It is quite a big boat. D said he can only get it right down the creek to the sea, twice a month, on the highest tides. There is a lower landing, but the track to it is washed out and he is not going to fix it because the land is being resumed – all 256,000 hectares of it – for the aborigines. It seems there is a real push on the Cape, for pastoral leases to be bought back and then passed to the aborigines – land rights claims and all that. Des reckons Silver Plains will become a drying out place for people from Coen, rather than a proper cattle venture. He says there are some local activists whose agenda is to gain a full E-W holding across the Cape, to add to the Top that they already have, and maybe set up a state within a state up here. He regards the National Parks people up here as tools of the aborigines. According to him, the government has already paid some very inflated prices for some of the leases. He says most places are de-stocked before hand over as the aborigines do not want the cattle. It is a pity that this is to become the fate of Silver Plains – presumably this will end the present camping access for tourists like us. We have seen in other parts of Australia, the adverse effects on property infrastructure when such hand backs occur.

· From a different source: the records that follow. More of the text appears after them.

<file path="config.mk">
export PLATFORM = sky130hd
export DESIGN_NAME = retstk_unit
export DESIGN_NICKNAME = d
export VERILOG_FILES = /design/src/rtl/retstk_pkg.sv /design/src/rtl/retstk_cond.sv /design/src/rtl/retstk_ctrl.sv /design/src/rtl/retstk_lifo.sv /design/src/rtl/retstk_unit.sv
export SDC_FILE = /design/constraint.sdc
export NUM_CORES = 1
export LEC_CHECK = 0
export BUFFER_PORTS_ARGS = -buffer_cell sky130_fd_sc_hd__buf_2
export CAP_MARGIN = 10
export CORE_MARGIN = 3
export CORE_UTILIZATION = 50
export DETAILED_ROUTE_END_ITERATION = 8
export PLACE_DENSITY_LB_ADDON = 0.3
export RECOVER_POWER = 100
export SETUP_SLACK_MARGIN = 0.05
export SLEW_MARGIN = 20
export SYNTH_ARGS = -nofsm -noshare
export SYNTH_HDL_FRONTEND = slang
export SYNTH_SLANG_ARGS = --single-unit
</file>
<file path="constraint.sdc">
create_clock -name clk -period 9.1 [get_ports clk]
set_input_delay 1.82 -clock clk [delete_from_list [all_inputs] [get_ports clk]]
set_output_delay 1.82 -clock clk [all_outputs]
set_load 0.01 [all_outputs]
</file>
<file path="src/rtl/retstk_pkg.sv">
package retstk_pkg;

    localparam int ADDR_W    = 16;
    localparam int STK_DEPTH = 16;
    localparam int ACC_W     = 8;

    typedef enum logic [2:0] {
        CC_CARRY  = 3'd0,
        CC_NCARRY = 3'd1,
        CC_ZERO   = 3'd2,
        CC_NZERO  = 3'd3,
        CC_SIGN   = 3'd4,
        CC_RSV5   = 3'd5,
        CC_RSV6   = 3'd6,
        CC_ALWAYS = 3'd7
    } cond_e;

    typedef struct packed {
        logic carry;
        logic sign;
        logic zero;
    } flags_t;

    typedef enum logic [1:0] {
        ACT_HOLD = 2'd0,
        ACT_SEQ  = 2'd1,
        ACT_JUMP = 2'd2,
        ACT_POP  = 2'd3
    } ip_act_e;

    typedef struct packed {
        ip_act_e act;
        logic    push;
        logic    pop;
        logic    ovf_ev;
        logic    unf_ev;
    } plan_t;

    function automatic logic cond_true(input cond_e c, input flags_t f);
        logic r;
        case (c)
            CC_CARRY:  r = f.carry;
            CC_NCARRY: r = !f.carry;
            CC_ZERO:   r = f.zero;
            CC_NZERO:  r = !f.zero;
            CC_SIGN:   r = f.sign;
            CC_ALWAYS: r = 1'b1;
            default:   r = 1'b0;
        endcase
        return r;
    endfunction

endpackage

</file>
<file path="src/rtl/retstk_cond.sv">
module retstk_cond
    import retstk_pkg::*;
#(
    parameter int AW_ACC = ACC_W
) (
    input  logic [2:0]        cond_code,
    input  logic              carry,
    input  logic              sign,
    input  logic [AW_ACC-1:0] acc,
    output logic              ok
);
    flags_t flags;

    always_comb begin
        flags.carry = carry;
        flags.sign  = sign;
        flags.zero  = (acc == '0);
        ok          = cond_true(cond_e'(cond_code), flags);
    end

endmodule

</file>
<file path="src/rtl/retstk_ctrl.sv">
module retstk_ctrl
    import retstk_pkg::*;
(
    input  logic  step_req,
    input  logic  call_req,
    input  logic  ret_req,
    input  logic  cond_ok,
    input  logic  full,
    input  logic  empty,
    output plan_t plan
);
    always_comb begin
        plan        = '0;
        plan.act    = ACT_HOLD;
        if (call_req) begin
            if (!full) begin
                plan.push = 1'b1;
                plan.act  = ACT_JUMP;
            end else begin
                plan.ovf_ev = 1'b1;
                plan.act    = ACT_SEQ;
            end
        end else if (ret_req) begin
            if (cond_ok && !empty) begin
                plan.pop = 1'b1;
                plan.act = ACT_POP;
            end else begin
                plan.unf_ev = cond_ok;
                plan.act    = ACT_SEQ;
            end
        end else if (step_req) begin
            plan.act = ACT_SEQ;
        end
    end

endmodule

</file>
<file path="src/rtl/retstk_lifo.sv">
module retstk_lifo #(
    parameter int DW    = 16,
    parameter int DEPTH = 16,
    localparam int CNT_W = $clog2(DEPTH + 1),
    localparam int IDX_W = (DEPTH > 1) ? $clog2(DEPTH) : 1
) (
    input  logic             clk,
    input  logic             rst,
    input  logic             push,
    input  logic             pop,
    input  logic [DW-1:0]    push_data,
    output logic [DW-1:0]    top_data,
    output logic [CNT_W-1:0] count,
    output logic             full,
    output logic             empty
);
    logic [DW-1:0]    mem [DEPTH];
    logic [CNT_W-1:0] cnt_q;
    logic [CNT_W-1:0] top_pos;

    assign full    = (cnt_q == CNT_W'(DEPTH));
    assign empty   = (cnt_q == '0);
    assign count   = cnt_q;
    assign top_pos = cnt_q - 1'b1;
    assign top_data = empty ? '0 : mem[top_pos[IDX_W-1:0]];

    always_ff @(posedge clk) begin
        if (push && !full) begin
            mem[cnt_q[IDX_W-1:0]] <= push_data;
        end
    end

    always_ff @(posedge clk) begin
        if (rst) begin
            cnt_q <= '0;
        end else if (push && !full) begin
            cnt_q <= cnt_q + 1'b1;
        end else if (pop && !empty) begin
            cnt_q <= cnt_q - 1'b1;
        end
    end

    p_depth_bound_r8: assert property (@(posedge clk) disable iff (rst)
        cnt_q <= CNT_W'(DEPTH));

    p_push_grows_r3: assert property (@(posedge clk) disable iff (rst)
        (push && !full) |=> (cnt_q == $past(cnt_q) + 1'b1));

    p_no_overflow_r9: assert property (@(posedge clk) disable iff (rst)
        (push && full) |=> (cnt_q == CNT_W'(DEPTH)));

    p_no_underflow_r10: assert property (@(posedge clk) disable iff (rst)
        (pop && !push && empty) |=> (cnt_q == '0));

endmodule

</file>
<file path="src/rtl/retstk_unit.sv">
module retstk_unit
    import retstk_pkg::*;
#(
    parameter int AW    = ADDR_W,
    parameter int DEPTH = STK_DEPTH,
    parameter int XW    = ACC_W,
    localparam int CNT_W = $clog2(DEPTH + 1)
) (
    input  logic             clk,
    input  logic             rst,
    input  logic             step_req,
    input  logic             call_req,
    input  logic [AW-1:0]    call_target,
    input  logic             ret_req,
    input  logic [2:0]       ret_cond,
    input  logic             carry_in,
    input  logic             sign_in,
    input  logic [XW-1:0]    acc_in,
    output logic [AW-1:0]    ip_out,
    output logic [CNT_W-1:0] stack_depth,
    output logic             stack_full,
    output logic             stack_empty,
    output logic             overflow_flag,
    output logic             underflow_flag
);
    logic [AW-1:0] ip_q;
    logic [AW-1:0] ip_d;
    logic [AW-1:0] ip_inc;
    logic [AW-1:0] top_addr;
    logic          cond_ok;
    logic          ovf_q;
    logic          unf_q;
    plan_t         plan;

    assign ip_inc = ip_q + 1'b1;

    retstk_cond #(.AW_ACC(XW)) u_cond (
        .cond_code (ret_cond),
        .carry     (carry_in),
        .sign      (sign_in),
        .acc       (acc_in),
        .ok        (cond_ok)
    );

    retstk_ctrl u_ctrl (
        .step_req (step_req),
        .call_req (call_req),
        .ret_req  (ret_req),
        .cond_ok  (cond_ok),
        .full     (stack_full),
        .empty    (stack_empty),
        .plan     (plan)
    );

    retstk_lifo #(.DW(AW), .DEPTH(DEPTH)) u_lifo (
        .clk       (clk),
        .rst       (rst),
        .push      (plan.push),
        .pop       (plan.pop),
        .push_data (ip_inc),
        .top_data  (top_addr),
        .count     (stack_depth),
        .full      (stack_full),
        .empty     (stack_empty)
    );

    always_comb begin
        case (plan.act)
            ACT_SEQ:  ip_d = ip_inc;
            ACT_JUMP: ip_d = call_target;
            ACT_POP:  ip_d = top_addr;
            default:  ip_d = ip_q;
        endcase
    end

    always_ff @(posedge clk) begin
        if (rst) begin
            ip_q  <= '0;
            ovf_q <= 1'b0;
            unf_q <= 1'b0;
        end else begin
            ip_q  <= ip_d;
            ovf_q <= plan.ovf_ev;
            unf_q <= plan.unf_ev;
        end
    end

    assign ip_out         = ip_q;
    assign overflow_flag  = ovf_q;
    assign underflow_flag = unf_q;

    p_fail_hold_r6: assert property (@(posedge clk) disable iff (rst)
        (ret_req && !call_req && !cond_ok)
        |=> ($stable(stack_depth) && ip_q == AW'($past(ip_q) + 1'b1)));

    p_ret_pops_r4: assert property (@(posedge clk) disable iff (rst)
        (ret_req && !call_req && cond_ok && !stack_empty)
        |=> (stack_depth == $past(stack_depth) - 1'b1));

    p_call_wins_r11: assert property (@(posedge clk) disable iff (rst)
        (call_req && ret_req && !stack_full)
        |=> (ip_q == $past(call_target)));

    p_ovf_pulse_r9: assert property (@(posedge clk) disable iff (rst)
        (call_req && stack_full) |=> (overflow_flag && !underflow_flag));

    p_flags_excl_r10: assert property (@(posedge clk) disable iff (rst)
        !(overflow_flag && underflow_flag));

endmodule

</file>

There were horrendous sandflies at the boat mooring where John tried to fish, and there are plenty of mozzies and flying bugs in general, at camp.

Around our camp is typical dry season savannah country – longish, dry, grass and scattered trees and saplings.

Tea was a stir fry with tofu. I was not very hungry. Still feeling a bit off colour.

The stars at night are absolutely brilliant. There are many bush night time noises, predominantly insects and little critters rustliong in the grass.  I hope the cattle stay clear of our camp in the night!